◆ Directions for this task:
Give back all of the records exactly.

◆ Data shown:
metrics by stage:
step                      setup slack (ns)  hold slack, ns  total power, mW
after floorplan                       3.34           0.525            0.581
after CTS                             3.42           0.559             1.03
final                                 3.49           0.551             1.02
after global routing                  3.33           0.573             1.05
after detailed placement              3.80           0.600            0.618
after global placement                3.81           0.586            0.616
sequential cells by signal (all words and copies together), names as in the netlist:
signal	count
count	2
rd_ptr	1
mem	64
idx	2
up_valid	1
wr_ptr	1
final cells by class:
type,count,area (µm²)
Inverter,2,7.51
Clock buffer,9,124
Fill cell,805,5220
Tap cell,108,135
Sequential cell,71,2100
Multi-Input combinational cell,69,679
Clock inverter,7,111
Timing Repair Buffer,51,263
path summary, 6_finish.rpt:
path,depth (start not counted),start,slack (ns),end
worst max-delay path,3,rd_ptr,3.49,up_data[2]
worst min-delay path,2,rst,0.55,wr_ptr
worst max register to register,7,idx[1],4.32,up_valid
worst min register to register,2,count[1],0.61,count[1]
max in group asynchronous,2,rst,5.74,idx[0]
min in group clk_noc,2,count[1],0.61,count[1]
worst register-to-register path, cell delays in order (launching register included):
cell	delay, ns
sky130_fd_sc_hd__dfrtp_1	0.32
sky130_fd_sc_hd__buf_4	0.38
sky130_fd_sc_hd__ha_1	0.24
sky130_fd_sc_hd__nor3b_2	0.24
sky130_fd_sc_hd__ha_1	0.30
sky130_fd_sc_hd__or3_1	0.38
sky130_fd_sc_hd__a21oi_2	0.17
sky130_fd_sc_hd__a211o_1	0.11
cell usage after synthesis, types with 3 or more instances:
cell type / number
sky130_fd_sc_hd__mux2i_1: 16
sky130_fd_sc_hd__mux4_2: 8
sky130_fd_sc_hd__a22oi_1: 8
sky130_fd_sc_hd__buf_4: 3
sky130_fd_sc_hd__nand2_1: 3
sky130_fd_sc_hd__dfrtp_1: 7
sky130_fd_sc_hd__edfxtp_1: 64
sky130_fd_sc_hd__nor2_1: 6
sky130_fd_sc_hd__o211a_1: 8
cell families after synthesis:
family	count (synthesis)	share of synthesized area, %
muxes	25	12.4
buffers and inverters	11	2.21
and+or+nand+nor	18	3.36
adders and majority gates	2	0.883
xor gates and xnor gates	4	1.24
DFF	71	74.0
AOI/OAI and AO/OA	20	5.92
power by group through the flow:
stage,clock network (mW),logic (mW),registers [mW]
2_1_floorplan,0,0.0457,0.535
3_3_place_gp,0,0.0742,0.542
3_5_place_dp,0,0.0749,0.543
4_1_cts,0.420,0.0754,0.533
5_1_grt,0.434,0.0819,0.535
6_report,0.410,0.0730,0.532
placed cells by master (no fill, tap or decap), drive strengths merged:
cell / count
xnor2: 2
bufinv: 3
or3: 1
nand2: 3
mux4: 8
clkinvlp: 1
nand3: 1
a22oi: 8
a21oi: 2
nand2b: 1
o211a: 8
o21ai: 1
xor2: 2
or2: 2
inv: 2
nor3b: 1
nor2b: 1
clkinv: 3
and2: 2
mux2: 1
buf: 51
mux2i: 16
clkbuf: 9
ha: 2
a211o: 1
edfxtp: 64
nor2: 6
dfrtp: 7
<file path="config.mk">
export PLATFORM = sky130hd
export DESIGN_NAME = hazard_ctrl
export DESIGN_NICKNAME = d
export VERILOG_FILES = /design/src/rtl/hazard_pkg.sv /design/src/rtl/hazard_mc_tracker.sv /design/src/rtl/hazard_ctrl.sv
export SDC_FILE = /design/constraint.sdc
export NUM_CORES = 1
export LEC_CHECK = 0
export CAP_MARGIN = 20
export CELL_PAD_IN_SITES_DETAIL_PLACEMENT = 2
export CELL_PAD_IN_SITES_GLOBAL_PLACEMENT = 2
export CORE_ASPECT_RATIO = 1.1
export CORE_MARGIN = 2
export CORE_UTILIZATION = 27
export CTS_BUF_LIST = sky130_fd_sc_hd__clkbuf_4 sky130_fd_sc_hd__clkbuf_8
export DETAILED_ROUTE_END_ITERATION = 12
export GPL_TIMING_DRIVEN = 0
export PLACE_DENSITY = 0.89
export SYNTH_ARGS = -nofsm -noshare
export SYNTH_HDL_FRONTEND = slang
export SYNTH_SLANG_ARGS = --single-unit
export TNS_END_PERCENT = 100
</file>
<file path="constraint.sdc">
create_clock -name clk_i -period 4 [get_ports clk_i]
set_clock_uncertainty 0.2 [all_clocks]
set_input_delay 0.6 -clock clk_i [delete_from_list [all_inputs] [get_ports clk_i]]
set_output_delay 0.6 -clock clk_i [all_outputs]
set_load 0.05 [all_outputs]
</file>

◆ Response:
metrics by stage:
step                      setup slack (ns)  hold slack, ns  total power, mW
after floorplan                       3.34           0.525            0.581
after CTS                             3.42           0.559             1.03
final                                 3.49           0.551             1.02
after global routing                  3.33           0.573             1.05
after detailed placement              3.80           0.600            0.618
after global placement                3.81           0.586            0.616
sequential cells by signal (all words and copies together), names as in the netlist:
signal	count
count	2
rd_ptr	1
mem	64
idx	2
up_valid	1
wr_ptr	1
final cells by class:
type,count,area (µm²)
Inverter,2,7.51
Clock buffer,9,124
Fill cell,805,5220
Tap cell,108,135
Sequential cell,71,2100
Multi-Input combinational cell,69,679
Clock inverter,7,111
Timing Repair Buffer,51,263
path summary, 6_finish.rpt:
path,depth (start not counted),start,slack (ns),end
worst max-delay path,3,rd_ptr,3.49,up_data[2]
worst min-delay path,2,rst,0.55,wr_ptr
worst max register to register,7,idx[1],4.32,up_valid
worst min register to register,2,count[1],0.61,count[1]
max in group asynchronous,2,rst,5.74,idx[0]
min in group clk_noc,2,count[1],0.61,count[1]
worst register-to-register path, cell delays in order (launching register included):
cell	delay, ns
sky130_fd_sc_hd__dfrtp_1	0.32
sky130_fd_sc_hd__buf_4	0.38
sky130_fd_sc_hd__ha_1	0.24
sky130_fd_sc_hd__nor3b_2	0.24
sky130_fd_sc_hd__ha_1	0.30
sky130_fd_sc_hd__or3_1	0.38
sky130_fd_sc_hd__a21oi_2	0.17
sky130_fd_sc_hd__a211o_1	0.11
cell usage after synthesis, types with 3 or more instances:
cell type / number
sky130_fd_sc_hd__mux2i_1: 16
sky130_fd_sc_hd__mux4_2: 8
sky130_fd_sc_hd__a22oi_1: 8
sky130_fd_sc_hd__buf_4: 3
sky130_fd_sc_hd__nand2_1: 3
sky130_fd_sc_hd__dfrtp_1: 7
sky130_fd_sc_hd__edfxtp_1: 64
sky130_fd_sc_hd__nor2_1: 6
sky130_fd_sc_hd__o211a_1: 8
cell families after synthesis:
family	count (synthesis)	share of synthesized area, %
muxes	25	12.4
buffers and inverters	11	2.21
and+or+nand+nor	18	3.36
adders and majority gates	2	0.883
xor gates and xnor gates	4	1.24
DFF	71	74.0
AOI/OAI and AO/OA	20	5.92
power by group through the flow:
stage,clock network (mW),logic (mW),registers [mW]
2_1_floorplan,0,0.0457,0.535
3_3_place_gp,0,0.0742,0.542
3_5_place_dp,0,0.0749,0.543
4_1_cts,0.420,0.0754,0.533
5_1_grt,0.434,0.0819,0.535
6_report,0.410,0.0730,0.532
placed cells by master (no fill, tap or decap), drive strengths merged:
cell / count
xnor2: 2
bufinv: 3
or3: 1
nand2: 3
mux4: 8
clkinvlp: 1
nand3: 1
a22oi: 8
a21oi: 2
nand2b: 1
o211a: 8
o21ai: 1
xor2: 2
or2: 2
inv: 2
nor3b: 1
nor2b: 1
clkinv: 3
and2: 2
mux2: 1
buf: 51
mux2i: 16
clkbuf: 9
ha: 2
a211o: 1
edfxtp: 64
nor2: 6
dfrtp: 7
<file path="config.mk">
export PLATFORM = sky130hd
export DESIGN_NAME = hazard_ctrl
export DESIGN_NICKNAME = d
export VERILOG_FILES = /design/src/rtl/hazard_pkg.sv /design/src/rtl/hazard_mc_tracker.sv /design/src/rtl/hazard_ctrl.sv
export SDC_FILE = /design/constraint.sdc
export NUM_CORES = 1
export LEC_CHECK = 0
export CAP_MARGIN = 20
export CELL_PAD_IN_SITES_DETAIL_PLACEMENT = 2
export CELL_PAD_IN_SITES_GLOBAL_PLACEMENT = 2
export CORE_ASPECT_RATIO = 1.1
export CORE_MARGIN = 2
export CORE_UTILIZATION = 27
export CTS_BUF_LIST = sky130_fd_sc_hd__clkbuf_4 sky130_fd_sc_hd__clkbuf_8
export DETAILED_ROUTE_END_ITERATION = 12
export GPL_TIMING_DRIVEN = 0
export PLACE_DENSITY = 0.89
export SYNTH_ARGS = -nofsm -noshare
export SYNTH_HDL_FRONTEND = slang
export SYNTH_SLANG_ARGS = --single-unit
export TNS_END_PERCENT = 100
</file>
<file path="constraint.sdc">
create_clock -name clk_i -period 4 [get_ports clk_i]
set_clock_uncertainty 0.2 [all_clocks]
set_input_delay 0.6 -clock clk_i [delete_from_list [all_inputs] [get_ports clk_i]]
set_output_delay 0.6 -clock clk_i [all_outputs]
set_load 0.05 [all_outputs]
</file>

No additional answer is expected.